What’s putting off is that the film makes it a task to tell you how important it is. Generating Oscar buzz with it’s very first poster announcing Meryl Streep, Tom Hanks and Steven Spielberg at its helm, The Post is about stellar journalism and all it stands for.
The first ever female publisher at The Washington Post, Katherine Graham (Streep) and editor Ben Bradlee (Hanks) race against time, risking their fortunes and freedom to expose a massive government cover up.
The film is paced like a thriller and flies by, apart from the scenes involving character’s personal musings. Accompanied by quite a tight script, it gradually works towards a euphoric end. John Williams’s score helps drive home the intensity of events, telling you how high the stakes really are.
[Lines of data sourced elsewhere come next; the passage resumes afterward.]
## src/hw/rtl/knn_pkg.sv

```systemverilog
// Package for the k-nearest-neighbor search block: widths, codes, state type.
// Used by every module of the block; depends on nothing.
package knn_pkg;

  localparam int DefMaxRows       = 256;
  localparam int DefMaxDims       = 256;
  localparam int DefMaxNeighbours = 16;

  localparam int DistW = 40;
  localparam int ValW  = 16;
  localparam logic [DistW-1:0] DistMax = {DistW{1'b1}};

  typedef enum logic [1:0] {
    CMD_TARGET = 2'd0,
    CMD_ROW    = 2'd1,
    CMD_SEARCH = 2'd2,
    CMD_NONE   = 2'd3
  } cmd_e;

  typedef enum logic [1:0] {
    REG_NEIGHBOURS = 2'd0,
    REG_ROWS       = 2'd1,
    REG_DIMS       = 2'd2
  } reg_e;

  typedef enum logic [2:0] {
    ST_IDLE,
    ST_DIST,
    ST_DRAIN,
    ST_INSERT,
    ST_EMIT
  } state_e;

endpackage

```

## src/hw/rtl/knn_dist_unit.sv

```systemverilog
// Shared squared-difference accumulate unit, one element per cycle.
// Depends on knn_pkg.
module knn_dist_unit (
  input  logic                     clk_i,
  input  logic                     rst_ni,
  input  logic                     clear_i,
  input  logic                     valid_i,
  input  logic [knn_pkg::ValW-1:0] a_i,
  input  logic [knn_pkg::ValW-1:0] b_i,
  output logic [knn_pkg::DistW-1:0] acc_o,
  output logic                     busy_o
);

  logic [knn_pkg::ValW-1:0]   diff_q, diff_d;
  logic                       sq_vld_q, dif_vld_q;
  logic [2*knn_pkg::ValW-1:0] sq_q;
  logic [knn_pkg::DistW-1:0]  acc_q, acc_d;
  logic [knn_pkg::DistW:0]    sum;

  // Absolute difference.
  assign diff_d = (a_i >= b_i) ? (a_i - b_i) : (b_i - a_i);

  // Saturating accumulate.
  always_comb begin
    sum = {1'b0, acc_q} + {{(knn_pkg::DistW + 1 - 2*knn_pkg::ValW){1'b0}}, sq_q};
    if (sum[knn_pkg::DistW]) begin
      acc_d = knn_pkg::DistMax;
    end else begin
      acc_d = sum[knn_pkg::DistW-1:0];
    end
  end

  always_ff @(posedge clk_i or negedge rst_ni) begin
    if (!rst_ni) begin
      dif_vld_q <= 1'b0;
      sq_vld_q  <= 1'b0;
    end else begin
      dif_vld_q <= valid_i;
      sq_vld_q  <= dif_vld_q;
    end
  end

  always_ff @(posedge clk_i) begin
    diff_q <= diff_d;
    sq_q   <= diff_q * diff_q;
    if (clear_i) begin
      acc_q <= '0;
    end else if (sq_vld_q) begin
      acc_q <= acc_d;
    end
  end

  assign acc_o  = acc_q;
  assign busy_o = dif_vld_q | sq_vld_q;

endmodule

```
It is an accurate description of the complicated newspaper business involving high pressure situations and social activism. The bounty of A list actors in the film don’t disappoint; the performances come across as gritty and realistic, but at times grandiose
Streep strikes a chord as a highly strung yet firm woman, nervous in her decisions but with an unwavering resolve. In a scene, she tries to swing back to normalcy after making the toughest decision of her life. You can see her fingers trembling as she puts on her glasses to read a piece of paper.
The film is littered with speeches instead of dialogues, with several instances of characters passionately yelling while the camera zooms in on their faces and the music swells. The makers might as well add in a subtitle stating, “Important quote- please pay attention” in most of these scenes. This is particularly enhanced in a speech towards the end, where the music reaches a crescendo and we zoom in on the person’s face as her eyes brim with tears.
It’s quite preachy, and The Post could’ve done better than constantly remind you that what you’re watching is salient. The Post makes it a point to tell the story of press during Nixon’s presidency, and it’s a grim reminder of how things are in the US today.
Considering that Nixon curtailed press freedom, the movie ends with a subtle nudge at the next big story that was to break out of his office, and it feels like sweet revenge.
Apart from the occasional slow scenes and the dialogues which seem like they were written to be used as quotes, The Post is a good thriller based on a strong story, powerful performances and “important” subject matter.